3.  **Update Application Entry Points:**
    *   In `app/core/controller.cc` (for the main editor) and `app/emu/emu.cc` (for the emulator), instantiate `SDL2Renderer` during initialization. The `Controller` will own the `unique_ptr<IRenderer>`.
    *   This immediately unifies the rendering pipeline initialization for both application modes.
4.  **Refactor `gfx` Library:**
    *   **`gfx::Bitmap`:** Modify `CreateTexture` and `UpdateTexture` to accept an `IRenderer*` instead of an `SDL_Renderer*`. The `SDL_Texture*` will be replaced with the abstract `TextureHandle`.
    *   **`gfx::Arena`:** The `AllocateTexture` method will now call `renderer->CreateTexture()`. The internal pools will store `TextureHandle`s.
    *   **`gfx::AtlasRenderer`:** The `Initialize` method will take an `IRenderer*`. All calls to `SDL_RenderCopy`, `SDL_SetRenderTarget`, etc., will be replaced with calls to the corresponding methods on the `IRenderer` interface.
5.  **Update ImGui Integration:**
    *   The ImGui backend requires the concrete `SDL_Renderer*`. The `GetBackendRenderer()` method on the interface provides a type-erased `void*` for this purpose.
    *   The ImGui initialization code will be modified as follows:
        ```cpp
        // Before
        ImGui_ImplSDLRenderer2_Init(sdl_renderer_ptr);

        // After
        auto backend_renderer = renderer->GetBackendRenderer();
        ImGui_ImplSDLRenderer2_Init(static_cast<SDL_Renderer*>(backend_renderer));
        ```

### Phase 2: Migrate to SDL3

With the abstraction layer in place, migrating to SDL3 becomes significantly simpler.

1.  **Create `SDL3Renderer`:** A new class, `SDL3Renderer`, will be created that implements the `IRenderer` interface using SDL3's rendering functions.
    *   This class will handle the differences in the SDL3 API (e.g., `SDL_CreateRendererWithProperties`, float-based rendering functions, etc.) internally.
    *   The `TextureHandle` will now correspond to an `SDL_Texture*` from SDL3.
2.  **Update Build System:** The CMake files will be updated to link against SDL3 instead of SDL2.
3.  **Switch Implementation:** The application entry points (`controller.cc`, `emu.cc`) will be changed to instantiate `SDL3Renderer` instead of `SDL2Renderer`.

The rest of the application, which only knows about the `IRenderer` interface, will require **no changes**.

### Phase 3: Support for Multiple Rendering Backends

The `IRenderer` interface makes adding new backends a modular task.

1.  **Implement New Backends:** Create new classes like `OpenGLRenderer`, `MetalRenderer`, or `VulkanRenderer`. Each will implement the `IRenderer` interface using the corresponding graphics API.
2.  **Backend Selection:** Implement a factory function or a strategy in the main controller to select and create the desired renderer at startup, based on platform, user configuration, or command-line flags.
3.  **ImGui Backend Alignment:** When a specific backend is chosen for `yaze`, the corresponding ImGui backend implementation must also be used (e.g., `ImGui_ImplOpenGL3_Init`, `ImGui_ImplMetal_Init`).
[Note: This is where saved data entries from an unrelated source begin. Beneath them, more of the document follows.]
`config.mk`:
```
export PLATFORM = sky130hd
export DESIGN_NAME = mii_mgmt_engine
export DESIGN_NICKNAME = d
export VERILOG_FILES = /design/src/rtl/mii_mgmt_pkg.sv /design/src/rtl/mii_mdc_gen.sv /design/src/rtl/mii_frame_ctl.sv /design/src/rtl/mii_mgmt_engine.sv
export SDC_FILE = /design/constraint.sdc
export NUM_CORES = 1
export LEC_CHECK = 0
export ABC_AREA = 0
export BUFFER_PORTS_ARGS = -buffer_cell sky130_fd_sc_hd__clkbuf_2
export CELL_PAD_IN_SITES_DETAIL_PLACEMENT = 1
export CELL_PAD_IN_SITES_GLOBAL_PLACEMENT = 1
export CORE_MARGIN = 3
export CORE_UTILIZATION = 30
export CTS_BUF_LIST = sky130_fd_sc_hd__clkbuf_4 sky130_fd_sc_hd__clkbuf_8
export CTS_CLUSTER_DIAMETER = 80
export DETAILED_ROUTE_END_ITERATION = 8
export PLACE_DENSITY = 0.68
export SLEW_MARGIN = 20
export SYNTH_ARGS = -nofsm -noshare
export SYNTH_HDL_FRONTEND = slang
export SYNTH_HIERARCHICAL = 1
export SYNTH_SLANG_ARGS = --single-unit
```
`constraint.sdc`:
```
create_clock -name clk -period 5.6 [get_ports clk]
set_clock_uncertainty 0.15 [all_clocks]
set_input_delay 1.12 -clock clk [delete_from_list [all_inputs] [get_ports clk]]
set_output_delay 1.12 -clock clk [all_outputs]
set_load 0.005 [all_outputs]
```
`src/rtl/mii_mgmt_pkg.sv`:
```
package mii_mgmt_pkg;
  localparam logic [1:0] ADDR_CMD  = 2'd0;
  localparam logic [1:0] ADDR_DATA = 2'd1;
  localparam logic [1:0] ADDR_STAT = 2'd2;
  localparam logic [1:0] ADDR_CFG  = 2'd3;

  localparam int CMD_RD_BIT  = 15;
  localparam int CMD_WR_BIT  = 14;
  localparam int CFG_RST_BIT = 0;
  localparam int CFG_SUP_BIT = 8;
  localparam int CFG_DIV_LSB = 9;

  localparam int FRAME_BITS = 64;
  localparam int PRE_BITS   = 32;
  localparam int TA_IDX     = 46;
  localparam int DATA_IDX   = 48;
  localparam int IDX_W      = $clog2(FRAME_BITS);

  typedef struct packed {
    logic       rd;
    logic [4:0] phy;
    logic [4:0] regad;
  } mgmt_cmd_t;
endpackage

```
`src/rtl/mii_mdc_gen.sv`:
```
module mii_mdc_gen #(
  parameter int DIV_W = 8
) (
  input  logic             clk,
  input  logic             rst_n,
  input  logic             run,
  input  logic [DIV_W-1:0] div_m1,
  output logic             mdc,
  output logic             rise_ev,
  output logic             fall_ev
);
  logic [DIV_W:0]   sum;
  logic [DIV_W-1:0] half;
  logic [DIV_W-1:0] cnt;
  logic             at_end;

  always_comb begin
    sum  = {1'b0, div_m1} + 1'b1;
    half = sum[DIV_W:1];
    if (half == '0) half = {{(DIV_W-1){1'b0}}, 1'b1};
  end

  assign at_end  = run && (cnt == half - 1'b1);
  assign rise_ev = at_end && !mdc;
  assign fall_ev = at_end && mdc;

  always_ff @(posedge clk) begin
    if (!rst_n || !run) begin
      cnt <= '0;
      mdc <= 1'b0;
    end else if (at_end) begin
      cnt <= '0;
      mdc <= ~mdc;
    end else begin
      cnt <= cnt + 1'b1;
    end
  end


  mdc_idle_low_chk: assert property (@(posedge clk) disable iff (!rst_n)
    !run |=> !mdc);
endmodule

```
`src/rtl/mii_frame_ctl.sv`:
```
module mii_frame_ctl
  import mii_mgmt_pkg::*;
(
  input  logic        clk,
  input  logic        rst_n,
  input  logic        start,
  input  logic        abort,
  input  logic        sup,
  input  mgmt_cmd_t   cmd,
  input  logic [15:0] wdata,
  input  logic        rise_ev,
  input  logic        fall_ev,
  input  logic        mdio_i,
  output logic        busy,
  output logic        mdio_o,
  output logic        mdio_oe,
  output logic        done,
  output logic        load_rd,
  output logic [15:0] rdata
);
  logic [FRAME_BITS-1:0] frame;
  logic [IDX_W-1:0]      idx;
  logic                  is_rd;
  logic                  last;

  assign last    = (idx == IDX_W'(FRAME_BITS - 1));
  assign done    = busy && fall_ev && last;
  assign load_rd = done && is_rd;
  assign mdio_o  = busy && frame[IDX_W'(FRAME_BITS - 1) - idx];
  assign mdio_oe = busy && (!is_rd || idx < IDX_W'(TA_IDX));

  always_ff @(posedge clk) begin
    if (!rst_n) begin
      busy  <= 1'b0;
      idx   <= '0;
      is_rd <= 1'b0;
      frame <= '0;
      rdata <= '0;
    end else if (abort) begin
      busy <= 1'b0;
    end else if (start) begin
      busy  <= 1'b1;
      is_rd <= cmd.rd;
      idx   <= sup ? IDX_W'(PRE_BITS) : '0;
      frame <= {{PRE_BITS{1'b1}}, 2'b01, cmd.rd ? 2'b10 : 2'b01, cmd.phy, cmd.regad,
                cmd.rd ? 2'b00 : 2'b10, cmd.rd ? 16'h0000 : wdata};
    end else if (busy) begin
      if (rise_ev && is_rd && idx >= IDX_W'(DATA_IDX))
        rdata <= {rdata[14:0], mdio_i};
      if (fall_ev) begin
        if (last) busy <= 1'b0;
        else      idx  <= idx + 1'b1;
      end
    end
  end


  mdio_hold_chk: assert property (@(posedge clk) disable iff (!rst_n)
    (busy && !fall_ev && !abort) |=> ($stable(mdio_o) && $stable(mdio_oe)));

  abort_release_chk: assert property (@(posedge clk) disable iff (!rst_n)
    abort |=> (!busy && !mdio_oe));
endmodule

```
`src/rtl/mii_mgmt_engine.sv`:
```
module mii_mgmt_engine
  import mii_mgmt_pkg::*;
#(
  parameter int DIV_W      = 8,
  parameter int DEF_DIV_M1 = 39,
  parameter int RST_CYCLES = 4
) (
  input  logic        clk,
  input  logic        rst_n,
  input  logic        wr_en,
  input  logic [1:0]  wr_addr,
  input  logic [31:0] wr_data,
  input  logic [1:0]  rd_addr,
  output logic [31:0] rd_data,
  output logic        mdc,
  output logic        mdio_o,
  output logic        mdio_oe,
  input  logic        mdio_i
);
  localparam int RST_W = $clog2(RST_CYCLES + 1);
  localparam logic [DIV_W-1:0] DIV_DEF = DIV_W'(DEF_DIV_M1);

  logic [DIV_W-1:0] div_q;
  logic             sup_q;
  logic [15:0]      data_q;
  logic [RST_W-1:0] rst_cnt;
  mgmt_cmd_t        cmd_q, cmd_in;
  logic             in_rst, busy, done, load_rd, rise_ev, fall_ev;
  logic             cmd_hit, abort, cfg_wr, data_wr;
  logic [15:0]      rdata;

  assign in_rst  = (rst_cnt != '0);
  assign cmd_in  = '{rd: wr_data[CMD_RD_BIT], phy: wr_data[9:5], regad: wr_data[4:0]};
  assign cmd_hit = wr_en && wr_addr == ADDR_CMD && !busy && !in_rst &&
                   (wr_data[CMD_RD_BIT] ^ wr_data[CMD_WR_BIT]);
  assign abort   = wr_en && wr_addr == ADDR_CFG && wr_data[CFG_RST_BIT] && !in_rst;
  assign cfg_wr  = wr_en && wr_addr == ADDR_CFG && !wr_data[CFG_RST_BIT] && !busy && !in_rst;
  assign data_wr = wr_en && wr_addr == ADDR_DATA && !busy && !in_rst;

  always_ff @(posedge clk) begin
    if (!rst_n) begin
      div_q   <= DIV_DEF;
      sup_q   <= 1'b0;
      data_q  <= '0;
      rst_cnt <= '0;
      cmd_q   <= '0;
    end else begin
      if (in_rst) rst_cnt <= rst_cnt - 1'b1;
      if (abort) begin
        rst_cnt <= RST_W'(RST_CYCLES);
        div_q   <= DIV_DEF;
        sup_q   <= 1'b0;
        data_q  <= '0;
      end else begin
        if (cfg_wr) begin
          div_q <= wr_data[CFG_DIV_LSB +: DIV_W];
          sup_q <= wr_data[CFG_SUP_BIT];
        end
        if (data_wr) data_q <= wr_data[15:0];
        else if (load_rd) data_q <= rdata;
        if (cmd_hit) cmd_q <= cmd_in;
      end
    end
  end

  always_comb begin
    rd_data = '0;
    case (rd_addr)
      ADDR_CMD:  rd_data = {16'h0, cmd_q.rd, ~cmd_q.rd, 4'h0, cmd_q.phy, cmd_q.regad};
      ADDR_DATA: rd_data = {16'h0, data_q};
      ADDR_STAT: rd_data = {31'h0, busy};
      default: begin
        rd_data[CFG_DIV_LSB +: DIV_W] = div_q;
        rd_data[CFG_SUP_BIT]          = sup_q;
        rd_data[CFG_RST_BIT]          = in_rst;
      end
    endcase
  end

  mii_mdc_gen #(.DIV_W(DIV_W)) u_mdc (
    .clk(clk), .rst_n(rst_n), .run(busy), .div_m1(div_q),
    .mdc(mdc), .rise_ev(rise_ev), .fall_ev(fall_ev));

  mii_frame_ctl u_frame (
    .clk(clk), .rst_n(rst_n), .start(cmd_hit), .abort(abort), .sup(sup_q),
    .cmd(cmd_in), .wdata(data_q), .rise_ev(rise_ev), .fall_ev(fall_ev),
    .mdio_i(mdio_i), .busy(busy), .mdio_o(mdio_o), .mdio_oe(mdio_oe),
    .done(done), .load_rd(load_rd), .rdata(rdata));


  busy_rise_chk: assert property (@(posedge clk) disable iff (!rst_n)
    $rose(busy) |-> $past(wr_en && wr_addr == ADDR_CMD &&
                          (wr_data[CMD_RD_BIT] ^ wr_data[CMD_WR_BIT])));

  busy_hold_chk: assert property (@(posedge clk) disable iff (!rst_n)
    (busy && !done && !abort) |=> busy);

  data_hold_chk: assert property (@(posedge clk) disable iff (!rst_n)
    (busy && !done && !abort) |=> $stable(data_q));

  rst_quiet_chk: assert property (@(posedge clk) disable iff (!rst_n)
    in_rst |-> (!busy && !mdio_oe));
endmodule

```
==> out/results.ini, run 1 <==
[run_status]
status=finished, final reports clean

[timing]
finalHoldViolCount=0
rsz0062_at_grt=no
slew_viol_final=0
period_share_pct=90.96
finalWorstPathRequiredPeriod_ns=5.094
slew-limit-headroom_pct=38.04
worstMarginPinSlew_ns=0.9239
final-setup-viol-count=0
setup_tns_ns=0
fmax_ghz=0.1963

[routing]
drt_iter0_markers=185
final_antenna_net_count=0
viasPerCell=5.297
drc=0
dr.pass1.iters=4
vias=4566
wl_um=15780
wl_per_cell_um=18.31

[pwr]
p_leak_nw=2.232
ir_worst_vdd_mv=0.1140
power_density_nw_per_um2=257.5

[logic_synthesis]
synth.distinct_cells=78
syn_area_per_cell_um2=8.940
yosysWarnings=6
async_flop_share_pct=0
ys.flop_type=dfxtp_1
synth_edf_count=0
synth.top_cell.area_share_pct=36.59
synth_most_common_cell=dfxtp_1
ys_ff_latch=100
ys_top_cells_by_count=dfxtp_1, nand2_1, mux2i_1, nor2_1, nor2b_1
yosysTopAreaCell=dfxtp_1
yosys-top-cells-area=dfxtp_1, mux2i_1, nand2_1
seq_area_frac_synth_pct=36.59
synth_area_um2=5471
syn-instance-count=612

[setup_path]
critPathLaunchType=register
cp.arrival_ns=5.25
r2r_cells=21
worst_ep_required_time_ns=5.76
crit_path_end_kind=register
path_class=register to register
cp_max_fo=16

[min_path]
min_path_cells=2
holdCritPathClass=register to register

[placement]
place.gp.congestion=0.7606
io_buffers=44
dp_hpwl_um=11470
place_area_um2=5767
place_inst=846

[floorplan]
rows=48
core_um2=17600
die_w_um=141.1
die_h_um=141.1
dieArea_um2=19900
pin_count=75
start_util_pct=31.09

[layout]
nets=678
fin_area_um2=5977
num_antenna_cells=0
drive_gt1_share_pct=14.13
fin_cells=862
area_growth_pct=9.238

[clocking]
cts_root_buf=clkbuf_8
hold_buffers=0
htree_levels=3
cts_tree=done
clk_pin_slew_worst_paths_ns=0.11
clk_path_buf_depth=2
cts_buffers=9
cts.sinks=100
clk_latency_ns=0.39

[grt]
antenna_found_initial=0
grt.total_usage_pct=15.93
grt_pass1_vias=4855
grt_max_degree=47
grt_pass1_wl_um=25470
globalRouteOverflowTotal=0

[run]
maxCapViolations=0
<file path="config.mk">
export PLATFORM = sky130hd
export DESIGN_NAME = upstk_top
export DESIGN_NICKNAME = d
export VERILOG_FILES = /design/src/rtl/upstk_pkg.sv /design/src/rtl/upstk_arb.sv /design/src/rtl/upstk_ptr.sv /design/src/rtl/upstk_ram.sv /design/src/rtl/upstk_top.sv
export SDC_FILE = /design/constraint.sdc
export NUM_CORES = 2
export LEC_CHECK = 0
export CELL_PAD_IN_SITES_DETAIL_PLACEMENT = 1
export CELL_PAD_IN_SITES_GLOBAL_PLACEMENT = 2
export CORE_MARGIN = 2
export CORE_UTILIZATION = 43
export DETAILED_ROUTE_END_ITERATION = 10
export PLACE_DENSITY_LB_ADDON = 0.1
export REMOVE_ABC_BUFFERS = 1
export SLEW_MARGIN = 30
export SYNTH_ARGS = -nofsm -noshare
export SYNTH_HDL_FRONTEND = slang
export SYNTH_SLANG_ARGS = --single-unit
</file>
<file path="constraint.sdc">
create_clock -name clk -period 4.5 [get_ports clk]
set_input_delay 0.45 -clock clk [delete_from_list [all_inputs] [get_ports clk]]
set_output_delay 0.45 -clock clk [all_outputs]
set_load 0.05 [all_outputs]
</file>
<file path="src/rtl/upstk_pkg.sv">
package upstk_pkg;
   typedef enum logic [1:0] {
      SOP_IDLE = 2'd0,
      SOP_PUSH = 2'd1,
      SOP_POP  = 2'd2,
      SOP_LOAD = 2'd3
   } stk_op_e;
endpackage

</file>
<file path="src/rtl/upstk_arb.sv">
module upstk_arb
   import upstk_pkg::*;
(
   input  logic    push_i,
   input  logic    pop_i,
   input  logic    sp_we_i,
   output stk_op_e op_o
);
   // software load first, then push, then pop
   always_comb begin
      if (sp_we_i)      op_o = SOP_LOAD;
      else if (push_i)  op_o = SOP_PUSH;
      else if (pop_i)   op_o = SOP_POP;
      else              op_o = SOP_IDLE;
   end
endmodule

</file>
<file path="src/rtl/upstk_ptr.sv">
module upstk_ptr
   import upstk_pkg::*;
#(
   parameter int unsigned PTR_W     = 8,
   parameter int unsigned RESET_PTR = 7
) (
   input  logic             clk,
   input  logic             rst_n,
   input  stk_op_e          op_i,
   input  logic [PTR_W-1:0] load_val_i,
   output logic [PTR_W-1:0] ptr_o,
   output logic [PTR_W-1:0] addr_o
);
   localparam logic [PTR_W-1:0] PTR_RST = PTR_W'(RESET_PTR);
   localparam logic [PTR_W-1:0] ONE     = PTR_W'(1);

   logic [PTR_W-1:0] ptr_q;
   logic [PTR_W-1:0] ptr_inc;
   logic [PTR_W-1:0] ptr_dec;
   logic [PTR_W-1:0] ptr_d;

   // modulo 2**PTR_W arithmetic, wrap is silent
   assign ptr_inc = ptr_q + ONE;
   assign ptr_dec = ptr_q - ONE;

   always_comb begin
      unique case (op_i)
         SOP_PUSH: ptr_d = ptr_inc;
         SOP_POP:  ptr_d = ptr_dec;
         SOP_LOAD: ptr_d = load_val_i;
         default:  ptr_d = ptr_q;
      endcase
   end

   always_ff @(posedge clk or negedge rst_n) begin
      if (!rst_n) ptr_q <= PTR_RST;
      else        ptr_q <= ptr_d;
   end

   // pre-increment addressing for push, current slot otherwise
   assign addr_o = (op_i == SOP_PUSH) ? ptr_inc : ptr_q;
   assign ptr_o  = ptr_q;
endmodule

</file>
<file path="src/rtl/upstk_ram.sv">
module upstk_ram #(
   parameter int unsigned AW      = 8,
   parameter int unsigned DW      = 8,
   parameter bit          RD_HOLD = 1'b1
) (
   input  logic          clk,
   input  logic          rst_n,
   input  logic [AW-1:0] addr_i,
   input  logic          we_i,
   input  logic [DW-1:0] wdata_i,
   input  logic          re_i,
   output logic [DW-1:0] rdata_o,
   output logic          rvld_o
);
   localparam int unsigned DEPTH = 1 << AW;

   logic [DW-1:0] mem [DEPTH];
   logic [DW-1:0] rd_q;
   logic          vld_q;

   always_ff @(posedge clk) begin
      if (we_i) mem[addr_i] <= wdata_i;
   end

   always_ff @(posedge clk or negedge rst_n) begin
      if (!rst_n) vld_q <= 1'b0;
      else        vld_q <= re_i;
   end

   generate
      if (RD_HOLD) begin : g_rd_hold
         // output keeps the last popped byte
         always_ff @(posedge clk or negedge rst_n) begin
            if (!rst_n)    rd_q <= '0;
            else if (re_i) rd_q <= mem[addr_i];
         end
      end else begin : g_rd_clear
         // output is zero whenever no pop completed
         always_ff @(posedge clk or negedge rst_n) begin
            if (!rst_n) rd_q <= '0;
            else        rd_q <= re_i ? mem[addr_i] : '0;
         end
      end
   endgenerate

   assign rdata_o = rd_q;
   assign rvld_o  = vld_q;
endmodule

</file>
<file path="src/rtl/upstk_top.sv">
module upstk_top
   import upstk_pkg::*;
#(
   parameter int unsigned PTR_W     = 8,
   parameter int unsigned DATA_W    = 8,
   parameter int unsigned RESET_PTR = 7,
   parameter bit          RD_HOLD   = 1'b1
) (
   input  logic              clk,
   input  logic              rst_n,
   input  logic              push_i,
   input  logic [DATA_W-1:0] push_data_i,
   input  logic              pop_i,
   input  logic              sp_we_i,
   input  logic [PTR_W-1:0]  sp_wdata_i,
   output logic [PTR_W-1:0]  sp_o,
   output logic [DATA_W-1:0] pop_data_o,
   output logic              pop_vld_o,
   output logic [PTR_W-1:0]  ram_addr_o,
   output logic              ram_we_o,
   output logic              ram_re_o
);
   generate
      if (PTR_W < 2 || PTR_W > 12) begin : g_bad_ptr_w
         $error("upstk_top: PTR_W must lie in 2..12");
      end
      if (DATA_W < 1) begin : g_bad_data_w
         $error("upstk_top: DATA_W must be at least 1");
      end
      if (RESET_PTR >= (1 << PTR_W)) begin : g_bad_reset
         $error("upstk_top: RESET_PTR out of pointer range");
      end
   endgenerate

   stk_op_e          op;
   logic [PTR_W-1:0] addr;

   upstk_arb u_arb (
      .push_i  (push_i),
      .pop_i   (pop_i),
      .sp_we_i (sp_we_i),
      .op_o    (op)
   );

   upstk_ptr #(
      .PTR_W     (PTR_W),
      .RESET_PTR (RESET_PTR)
   ) u_ptr (
      .clk        (clk),
      .rst_n      (rst_n),
      .op_i       (op),
      .load_val_i (sp_wdata_i),
      .ptr_o      (sp_o),
      .addr_o     (addr)
   );

   logic we, re;
   assign we = (op == SOP_PUSH);
   assign re = (op == SOP_POP);

   upstk_ram #(
      .AW      (PTR_W),
      .DW      (DATA_W),
      .RD_HOLD (RD_HOLD)
   ) u_ram (
      .clk     (clk),
      .rst_n   (rst_n),
      .addr_i  (addr),
      .we_i    (we),
      .wdata_i (push_data_i),
      .re_i    (re),
      .rdata_o (pop_data_o),
      .rvld_o  (pop_vld_o)
   );

   assign ram_addr_o = addr;
   assign ram_we_o   = we;
   assign ram_re_o   = re;
endmodule

</file>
The `GetBackendRenderer()` method will provide the necessary context (e.g., `ID3D11Device*`, `MTLDevice*`) for each implementation.

## 5. Conclusion

This plan transforms the rendering system from a tightly coupled, monolithic design into a flexible, modular, and future-proof architecture.

**Benefits:**

-   **Maintainability:** Rendering logic is centralized and isolated, making it easier to debug and maintain.
-   **Extensibility:** Adding support for new rendering APIs (like SDL3, Vulkan, Metal) becomes a matter of implementing a new interface, not refactoring the entire application.
-   **Testability:** The rendering interface can be mocked, allowing for unit testing of graphics components without a live rendering context.
-   **Future-Proofing:** The application is no longer tied to a specific version of SDL, ensuring a smooth transition to future graphics technologies.